### What the task requires
Whenever "transfer" appears in a line, please copy that line from the data.

**** Supplied data

## src/sv/urfd_pkg.sv

```systemverilog
// shared types and constants for the ultrasonic range to fan duty block
package urfd_pkg;

    localparam int MODE_W     = 2;
    localparam int DIST_W     = 9;
    localparam int DUTY_W     = 7;
    localparam int CFG_IDX_W  = 2;
    localparam int CFG_DATA_W = 9;
    localparam int DSOR_W     = 9;
    localparam int PROD_W     = 16;

    // item codes
    localparam logic [MODE_W-1:0] MODE_TICK   = 2'd0;
    localparam logic [MODE_W-1:0] MODE_START  = 2'd1;
    localparam logic [MODE_W-1:0] MODE_MANUAL = 2'd2;

    // register indexes
    localparam logic [CFG_IDX_W-1:0] CFG_SENSOR  = 2'd0;
    localparam logic [CFG_IDX_W-1:0] CFG_REVERSE = 2'd1;
    localparam logic [CFG_IDX_W-1:0] CFG_MAX     = 2'd2;
    localparam logic [CFG_IDX_W-1:0] CFG_NEAR    = 2'd3;

    localparam logic [DUTY_W-1:0] DUTY_FULL = 7'd100;
    localparam logic [DIST_W-1:0] RST_MAX   = 9'd22;
    localparam logic [DIST_W-1:0] RST_NEAR  = 9'd2;

    typedef enum logic [1:0] {
        PH_IDLE,
        PH_TRIG,
        PH_WAIT,
        PH_HIGH
    } t_phase;

    typedef enum logic [2:0] {
        CS_IDLE,
        CS_DIST,
        CS_DSEL,
        CS_DUTY,
        CS_EMIT
    } t_ctl;

endpackage

```

## src/sv/urfd_in_if.sv

```systemverilog
// input channel: one tick, start or manual duty item per transfer
interface urfd_in_if;
    import urfd_pkg::*;

    logic              valid;
    logic              ready;
    logic [MODE_W-1:0] mode;
    logic              echo_level;
    logic [DUTY_W-1:0] manual_pct;

    modport source (output valid, mode, echo_level, manual_pct, input ready);
    modport sink   (input valid, mode, echo_level, manual_pct, output ready);
endinterface

```

## src/sv/urfd_out_if.sv

```systemverilog
// output channel: one result per transfer
interface urfd_out_if;
    import urfd_pkg::*;

    logic              valid;
    logic              ready;
    logic              trigger_level;
    logic [DIST_W-1:0] distance_cm;
    logic [DUTY_W-1:0] duty_percent;
    logic              measure_done;
    logic              busy_res;

    modport source (output valid, trigger_level, distance_cm, duty_percent, measure_done,
                    busy_res, input ready);
    modport sink   (input valid, trigger_level, distance_cm, duty_percent, measure_done,
                    busy_res, output ready);
endinterface

```

## src/sv/urfd_sdiv.sv

```systemverilog
// bit-serial restoring divider, one quotient bit per cycle
module urfd_sdiv #(
    parameter int DIVD_W = 16,
    parameter int DSOR_W = 9
) (
    input  logic              i_clk,
    input  logic              i_rst_n,
    input  logic              i_start,
    input  logic [DIVD_W-1:0] i_dividend,
    input  logic [DSOR_W-1:0] i_divisor,
    output logic              o_done,
    output logic [DIVD_W-1:0] o_quotient
);
    localparam int CNT_W = $clog2(DIVD_W + 1);

    logic [DSOR_W-1:0] r_rem, n_rem;
    logic [DIVD_W-1:0] r_quo, n_quo;
    logic [DSOR_W-1:0] r_dsor, n_dsor;
    logic [CNT_W-1:0]  r_cnt, n_cnt;
    logic              r_done, n_done;

    logic [DSOR_W:0]   w_trial;
    logic [DSOR_W:0]   w_diff;
    logic              w_ge;

    always_comb begin
        w_trial = {r_rem, r_quo[DIVD_W-1]};
        w_ge    = w_trial >= {1'b0, r_dsor};
        w_diff  = w_trial - {1'b0, r_dsor};
        n_rem   = r_rem;
        n_quo   = r_quo;
        n_dsor  = r_dsor;
        n_cnt   = r_cnt;
        n_done  = 1'b0;
        if (i_start) begin
            n_rem  = '0;
            n_quo  = i_dividend;
            n_dsor = i_divisor;
            n_cnt  = CNT_W'(DIVD_W);
        end else if (r_cnt != '0) begin
            n_rem  = w_ge ? w_diff[DSOR_W-1:0] : w_trial[DSOR_W-1:0];
            n_quo  = {r_quo[DIVD_W-2:0], w_ge};
            n_cnt  = r_cnt - CNT_W'(1);
            n_done = (r_cnt == CNT_W'(1));
        end
    end

    always_ff @(posedge i_clk) begin
        if (!i_rst_n) begin
            r_cnt  <= '0;
            r_done <= 1'b0;
        end else begin
            r_cnt  <= n_cnt;
            r_done <= n_done;
        end
    end

    // datapath, no reset
    always_ff @(posedge i_clk) begin
        r_rem  <= n_rem;
        r_quo  <= n_quo;
        r_dsor <= n_dsor;
    end

    assign o_done     = r_done;
    assign o_quotient = r_quo;
endmodule

```

## src/sv/ultrasonic_range_to_fan_duty_top.sv

```systemverilog
// top level: ultrasonic range measurement driving a fan duty percentage
// Each input transfer is one microsecond tick, a start request, a manual duty write or an
// ignored spare code, and each produces exactly one output transfer showing trigger level,
// last distance, duty, measurement done and busy after that item. An item is accepted and
// then loaded into the output register; in between, the tick on which the echo falls runs the
// shared bit-serial divider for count / CM_DIVISOR and then, in sensor mode between near and
// max, again for distance*100 / max, one quotient bit per cycle over max(COUNT_BITS,16) bits.
// A result still waiting for the sink adds its stall.
// The output register lets a new item be accepted while a result still waits to be taken.
// Registers must be written through the plain write port only while the block is idle; the
// block itself does not enforce this.
module ultrasonic_range_to_fan_duty_top #(
    parameter int TRIGGER_TICKS = 20,
    parameter int CM_DIVISOR    = 58,
    parameter int RANGE_LIMIT   = 400,
    parameter int COUNT_BITS    = 16
) (
    input  logic                          i_clk,
    input  logic                          i_rst_n,
    input  logic                          i_cfg_we,
    input  logic [urfd_pkg::CFG_IDX_W-1:0]  i_cfg_idx,
    input  logic [urfd_pkg::CFG_DATA_W-1:0] i_cfg_data,
    urfd_in_if.sink                       i_in_ch,
    urfd_out_if.source                    o_out_ch
);
    import urfd_pkg::*;

    // divider width covers both the echo count and distance*100
    localparam int DIVD_W = (COUNT_BITS > PROD_W) ? COUNT_BITS : PROD_W;

    // configuration registers
    logic              r_sensor, r_rev;
    logic [DIST_W-1:0] r_max, r_near;

    // measurement state
    t_ctl                r_cs, n_cs;
    t_phase              r_phase, n_phase;
    logic [COUNT_BITS-1:0] r_count, n_count;
    logic [DIST_W-1:0]   r_dist, n_dist;
    logic [DUTY_W-1:0]   r_duty, n_duty;
    logic                r_pend, n_pend;
    logic                r_done, n_done;

    // output register
    logic                r_out_valid, n_out_valid;
    logic                w_load;
    logic                r_o_trig;
    logic [DIST_W-1:0]   r_o_dist;
    logic [DUTY_W-1:0]   r_o_duty;
    logic                r_o_done;
    logic                r_o_busy;

    // shared divider
    logic                w_div_start;
    logic [DIVD_W-1:0]   w_div_dividend;
    logic [DSOR_W-1:0]   w_div_divisor;
    logic                w_div_done;
    logic [DIVD_W-1:0]   w_div_quo;

    logic                w_in_fire;

    assign i_in_ch.ready = (r_cs == CS_IDLE);
    assign w_in_fire     = i_in_ch.valid && i_in_ch.ready;

    urfd_sdiv #(
        .DIVD_W (DIVD_W),
        .DSOR_W (DSOR_W)
    ) u_div (
        .i_clk      (i_clk),
        .i_rst_n    (i_rst_n),
        .i_start    (w_div_start),
        .i_dividend (w_div_dividend),
        .i_divisor  (w_div_divisor),
        .o_done     (w_div_done),
        .o_quotient (w_div_quo)
    );

    // configuration writes
    always_ff @(posedge i_clk) begin
        if (!i_rst_n) begin
            r_sensor <= 1'b1;
            r_rev    <= 1'b0;
            r_max    <= RST_MAX;
            r_near   <= RST_NEAR;
        end else if (i_cfg_we) begin
            unique case (i_cfg_idx)
                CFG_SENSOR:  r_sensor <= i_cfg_data[0];
                CFG_REVERSE: r_rev    <= i_cfg_data[0];
                CFG_MAX:     r_max    <= i_cfg_data[DIST_W-1:0];
                CFG_NEAR:    r_near   <= i_cfg_data[DIST_W-1:0];
            endcase
        end
    end

    // item handling and sequencing of the division steps
    always_comb begin
        n_cs           = r_cs;
        n_phase        = r_phase;
        n_count        = r_count;
        n_dist         = r_dist;
        n_duty         = r_duty;
        n_pend         = r_pend;
        n_done         = r_done;
        n_out_valid    = r_out_valid && !o_out_ch.ready;
        w_load         = 1'b0;
        w_div_start    = 1'b0;
        w_div_dividend = DIVD_W'(r_count);
        w_div_divisor  = DSOR_W'(CM_DIVISOR);

        unique case (r_cs)
            CS_IDLE: begin
                if (w_in_fire) begin
                    n_done = 1'b0;
                    n_cs   = CS_EMIT;
                    unique case (i_in_ch.mode)
                        MODE_START: begin
                            if (r_phase == PH_IDLE) begin
                                n_phase = PH_TRIG;
                                n_count = '0;
                            end
                        end
                        MODE_MANUAL: begin
                            // saturate to full scale, shown at once; reverse waits for echo fall
                            n_duty = (i_in_ch.manual_pct > DUTY_FULL) ? DUTY_FULL
                                                                       : i_in_ch.manual_pct;
                            n_pend = 1'b1;
                        end
                        MODE_TICK: begin
                            unique case (r_phase)
                                PH_IDLE: ;
                                PH_TRIG: begin
                                    if (r_count >= COUNT_BITS'(TRIGGER_TICKS - 1)) begin
                                        n_phase = PH_WAIT;
                                        n_count = '0;
                                    end else begin
                                        n_count = r_count + COUNT_BITS'(1);
                                    end
                                end
                                PH_WAIT: begin
                                    if (i_in_ch.echo_level) begin
                                        n_phase = PH_HIGH;
                                        n_count = COUNT_BITS'(1);
                                    end
                                end
                                PH_HIGH: begin
                                    if (i_in_ch.echo_level) begin
                                        // saturating echo width count
                                        if (r_count != '1) begin
                                            n_count = r_count + COUNT_BITS'(1);
                                        end
                                    end else begin
                                        // echo fell: divider takes the count this edge
                                        w_div_start = 1'b1;
                                        n_phase     = PH_IDLE;
                                        n_count     = '0;
                                        n_done      = 1'b1;
                                        n_cs        = CS_DIST;
                                    end
                                end
                            endcase
                        end
                        default: ;
                    endcase
                end
            end
            CS_DIST: begin
                if (w_div_done) begin
                    n_dist = (w_div_quo > DIVD_W'(RANGE_LIMIT)) ? DIST_W'(RANGE_LIMIT)
                                                                : w_div_quo[DIST_W-1:0];
                    n_cs   = CS_DSEL;
                end
            end
            CS_DSEL: begin
                n_cs = CS_EMIT;
                if (r_sensor) begin
                    if (r_dist <= r_near) begin
                        n_duty = r_rev ? '0 : DUTY_FULL;
                    end else if (r_dist >= r_max) begin
                        n_duty = r_rev ? DUTY_FULL : '0;
                    end else begin
                        // strictly between near and max: distance*100 / max
                        w_div_start    = 1'b1;
                        w_div_dividend = DIVD_W'(r_dist) * DIVD_W'(DUTY_FULL);
                        w_div_divisor  = r_max;
                        n_cs           = CS_DUTY;
                    end
                end else if (r_pend) begin
                    n_pend = 1'b0;
                    n_duty = r_rev ? (DUTY_FULL - r_duty) : r_duty;
                end
            end
            CS_DUTY: begin
                if (w_div_done) begin
                    // reversed duty of 100 - q is q itself
                    n_duty = r_rev ? w_div_quo[DUTY_W-1:0]
                                   : (DUTY_FULL - w_div_quo[DUTY_W-1:0]);
                    n_cs   = CS_EMIT;
                end
            end
            CS_EMIT: begin
                if (!r_out_valid || o_out_ch.ready) begin
                    w_load      = 1'b1;
                    n_out_valid = 1'b1;
                    n_cs        = CS_IDLE;
                end
            end
            default: n_cs = CS_IDLE;
        endcase
    end

    always_ff @(posedge i_clk) begin
        if (!i_rst_n) begin
            r_cs        <= CS_IDLE;
            r_phase     <= PH_IDLE;
            r_count     <= '0;
            r_dist      <= '0;
            r_duty      <= '0;
            r_pend      <= 1'b0;
            r_done      <= 1'b0;
            r_out_valid <= 1'b0;
        end else begin
            r_cs        <= n_cs;
            r_phase     <= n_phase;
            r_count     <= n_count;
            r_dist      <= n_dist;
            r_duty      <= n_duty;
            r_pend      <= n_pend;
            r_done      <= n_done;
            r_out_valid <= n_out_valid;
        end
    end

    // result snapshot of the state after the item
    always_ff @(posedge i_clk) begin
        if (w_load) begin
            r_o_trig <= (r_phase == PH_TRIG);
            r_o_dist <= r_dist;
            r_o_duty <= r_duty;
            r_o_done <= r_done;
            r_o_busy <= (r_phase != PH_IDLE);
        end
    end

    assign o_out_ch.valid         = r_out_valid;
    assign o_out_ch.trigger_level = r_o_trig;
    assign o_out_ch.distance_cm   = r_o_dist;
    assign o_out_ch.duty_percent  = r_o_duty;
    assign o_out_ch.measure_done  = r_o_done;
    assign o_out_ch.busy_res      = r_o_busy;
endmodule

```

## src/flat_wrapper.sv

```systemverilog
// flat-port wrapper written by rule: the top's interface ports become plain ports
module ultrasonic_range_to_fan_duty_top_flat import urfd_pkg::*;
#(
    parameter int TRIGGER_TICKS = 20,
    parameter int CM_DIVISOR    = 58,
    parameter int RANGE_LIMIT   = 400,
    parameter int COUNT_BITS    = 16
)
  (i_clk, i_rst_n, i_cfg_we, i_cfg_idx, i_cfg_data, i_in_ch_valid, i_in_ch_mode, i_in_ch_echo_level, i_in_ch_manual_pct, i_in_ch_ready, o_out_ch_valid, o_out_ch_trigger_level, o_out_ch_distance_cm, o_out_ch_duty_percent, o_out_ch_measure_done, o_out_ch_busy_res, o_out_ch_ready);
  urfd_in_if i_in_ch_i ();
  urfd_out_if o_out_ch_i ();
  input  logic i_clk;
  input  logic i_rst_n;
  input  logic i_cfg_we;
  input  logic [urfd_pkg::CFG_IDX_W-1:0] i_cfg_idx;
  input  logic [urfd_pkg::CFG_DATA_W-1:0] i_cfg_data;
  input wire logic [$bits(i_in_ch_i.valid)-1:0] i_in_ch_valid;
  input wire logic [$bits(i_in_ch_i.mode)-1:0] i_in_ch_mode;
  input wire logic [$bits(i_in_ch_i.echo_level)-1:0] i_in_ch_echo_level;
  input wire logic [$bits(i_in_ch_i.manual_pct)-1:0] i_in_ch_manual_pct;
  output wire logic [$bits(i_in_ch_i.ready)-1:0] i_in_ch_ready;
  output wire logic [$bits(o_out_ch_i.valid)-1:0] o_out_ch_valid;
  output wire logic [$bits(o_out_ch_i.trigger_level)-1:0] o_out_ch_trigger_level;
  output wire logic [$bits(o_out_ch_i.distance_cm)-1:0] o_out_ch_distance_cm;
  output wire logic [$bits(o_out_ch_i.duty_percent)-1:0] o_out_ch_duty_percent;
  output wire logic [$bits(o_out_ch_i.measure_done)-1:0] o_out_ch_measure_done;
  output wire logic [$bits(o_out_ch_i.busy_res)-1:0] o_out_ch_busy_res;
  input wire logic [$bits(o_out_ch_i.ready)-1:0] o_out_ch_ready;
  assign i_in_ch_i.valid = i_in_ch_valid;
  assign i_in_ch_i.mode = i_in_ch_mode;
  assign i_in_ch_i.echo_level = i_in_ch_echo_level;
  assign i_in_ch_i.manual_pct = i_in_ch_manual_pct;
  assign i_in_ch_ready = i_in_ch_i.ready;
  assign o_out_ch_valid = o_out_ch_i.valid;
  assign o_out_ch_trigger_level = o_out_ch_i.trigger_level;
  assign o_out_ch_distance_cm = o_out_ch_i.distance_cm;
  assign o_out_ch_duty_percent = o_out_ch_i.duty_percent;
  assign o_out_ch_measure_done = o_out_ch_i.measure_done;
  assign o_out_ch_busy_res = o_out_ch_i.busy_res;
  assign o_out_ch_i.ready = o_out_ch_ready;
  ultrasonic_range_to_fan_duty_top #(.TRIGGER_TICKS(TRIGGER_TICKS), .CM_DIVISOR(CM_DIVISOR), .RANGE_LIMIT(RANGE_LIMIT), .COUNT_BITS(COUNT_BITS)) u_core (.i_clk(i_clk), .i_rst_n(i_rst_n), .i_cfg_we(i_cfg_we), .i_cfg_idx(i_cfg_idx), .i_cfg_data(i_cfg_data), .i_in_ch(i_in_ch_i), .o_out_ch(o_out_ch_i));
endmodule
```

## config.mk

```make
export PLATFORM = sky130hd
export DESIGN_NAME = ultrasonic_range_to_fan_duty_top_flat
export DESIGN_NICKNAME = d
export VERILOG_FILES = /design/src/sv/urfd_pkg.sv /design/src/sv/urfd_in_if.sv /design/src/sv/urfd_out_if.sv /design/src/sv/urfd_sdiv.sv /design/src/sv/ultrasonic_range_to_fan_duty_top.sv /design/src/flat_wrapper.sv
export SDC_FILE = /design/constraint.sdc
export NUM_CORES = 1
export LEC_CHECK = 0
export ABC_CLOCK_PERIOD_IN_PS = 2790
export BUFFER_PORTS_ARGS = -buffer_cell sky130_fd_sc_hd__buf_2
export CORE_MARGIN = 5
export CORE_UTILIZATION = 55
export CTS_CLUSTER_DIAMETER = 60
export DETAILED_ROUTE_END_ITERATION = 16
export PLACE_DENSITY_LB_ADDON = 0.05
export SLEW_MARGIN = 20
export SYNTH_ARGS = -nofsm -noshare
export SYNTH_HDL_FRONTEND = slang
export SYNTH_SLANG_ARGS = --single-unit
```

## constraint.sdc

```tcl
create_clock -name i_clk -period 2.79 [get_ports i_clk]
set_input_delay 0.279 -clock i_clk [delete_from_list [all_inputs] [get_ports i_clk]]
set_output_delay 0.279 -clock i_clk [all_outputs]
set_load 0.02 [all_outputs]
```

==> metrics.txt, run 1 <==
RePlAce Congestion=between 0.9 and 1; post-synthesis compound-gate area fraction=16.9%; DRC=0; final hold violations=0; Final Slew Violations=0; Critical Path RT=between 2 and 3 ns; Post-Syn Area per Cell=about 9 sq um; FFs w/ async S/R, synth=0%; Post-Syn Nets=between 900 and 1000; Die Span Y=~120 microns; synth-to-layout area growth=20.9%; main flop type after synthesis=dfxtp_1; crit path time final=2.86 ns; flip-flop and latch count after synthesis=about 120; critical path's top delay family=adder cells; nets@finish=a little under 1000; Initial Util=between 50% and 60%; port bufs=46; Final HPWL DP=~14 mm; hold buffers post-CTS=0; Pwr Density=around 740 nW/um^2; Crit path largest cell delay=around 0.5 ns; clock skew=~0.0047 ns; worst-path fanout max=4; share of cells above drive strength 1=18.8%; Max Root-Sink Buffers=2; first-pass GRT wire length=just under 30 mm; Avg WL per Cell=17.0 microns; Design Area, Final=about 8700 sq um; post-synthesis mux area share=between 3 and 4%; leak pwr=between 3 and 4 nW; CTS Buf Count=17; drt via density=5.89; Worst slew margin=58.1%; Yosys cell types=between 60 and 70; final period utilization=103%; YS warnings=0; Post-synth EDFFs=44; crit path launch type=flip-flop; Seq/Total Area, Yosys=just under 40%; slowest CP cell=fa_1; Post-Synthesis Cells=between 800 and 900; initial antenna violation count=0; Diodes inserted=0; fmax=349 MHz; clock latency on the worst-skew pair=around 0.41 ns; status=finished with violations; WL final=~18 mm; # Max-Cap Violations=0; GRT overflow=0; GRT Overall Usage=24.8%; die width=between 100 and 150 microns; vias in the first global route=approximately 6200; FP Rows=41; CP Cell Sequence=ha_4 > ha_4 > inv_2 > fa_1 > inv_2 > ha_4 > buf_6 > o21a_1 > o21a_1 > o21a_1 > nor4_2 > a211oi_2; Placed Area=about 7900 sq um; RSZ-0062 raised after global routing=true; die area=between 15000 and 20000 sq um; Post-Synth Adder-Cell Area=12.6%; worst path bufs/invs=3; DRT antenna net count=0; failing checks=setup timing; worst slew pin tran=0.627 ns; I/O pin cnt=47; clock sink total=approximately 120; clock slew at reported path FFs=about 0.050 ns; First-pass DRT Iterations=5; main combinational cell family by area after synthesis=simple AND/OR/NAND/NOR gates; Placed Instances=around 1000; largest net degree at the start of global routing=23; WS Path Type=reg -> reg; Iter 0 DRT Violations=slightly below 600; H-tree depth=4; maximum vdd drop=approximately 0.00035 V; Vias=around 6300; Mapped Area=~7000 sq um; CP arrival=approximately 3.0 ns; PnR worst setup slack=-0.0734 ns; hold crit path type=in -> reg; Synth Area in XOR/XNOR=under 10%; CTS root buffer=clkbuf_16; Non-Filler Instances=roughly 1100; CP endpoint kind=flip-flop; Synth Area in Simple Gates=20.2%; CTS tree=built; area of the core=between 10000 and 15000 sq um; final setup fails=4
timing repair:
| item | 4_1_cts | 5_1_grt |
|---|---|---|
| buffers inserted | 0 | 1 |
| resized for setup | 18 | 16 |
| setup endpoints to repair | 4 | 61 |
| pin swaps | 9 | 5 |
state kept, by name, indices dropped and copies added, names as in the netlist, 2 cells and up:
| signal | cells |
|---|---|
| u_core.o_out_ch.distance_cm | 9 |
| u_core.u_div.r_dsor | 9 |
| u_core.r_duty | 7 |
| u_core.r_dist | 9 |
| u_core.r_phase | 2 |
| u_core.r_count | 16 |
| u_core.r_cs | 3 |
| u_core.u_div.r_cnt | 5 |
| u_core.u_div.o_quotient | 16 |
| u_core.u_div.r_rem | 9 |
| u_core.o_out_ch.duty_percent | 7 |
| u_core.r_max | 9 |
| u_core.r_near | 9 |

********

### Result of the task
// input channel: one tick, start or manual duty item per transfer
// output channel: one result per transfer
// Each input transfer is one microsecond tick, a start request, a manual duty write or an
// ignored spare code, and each produces exactly one output transfer showing trigger level,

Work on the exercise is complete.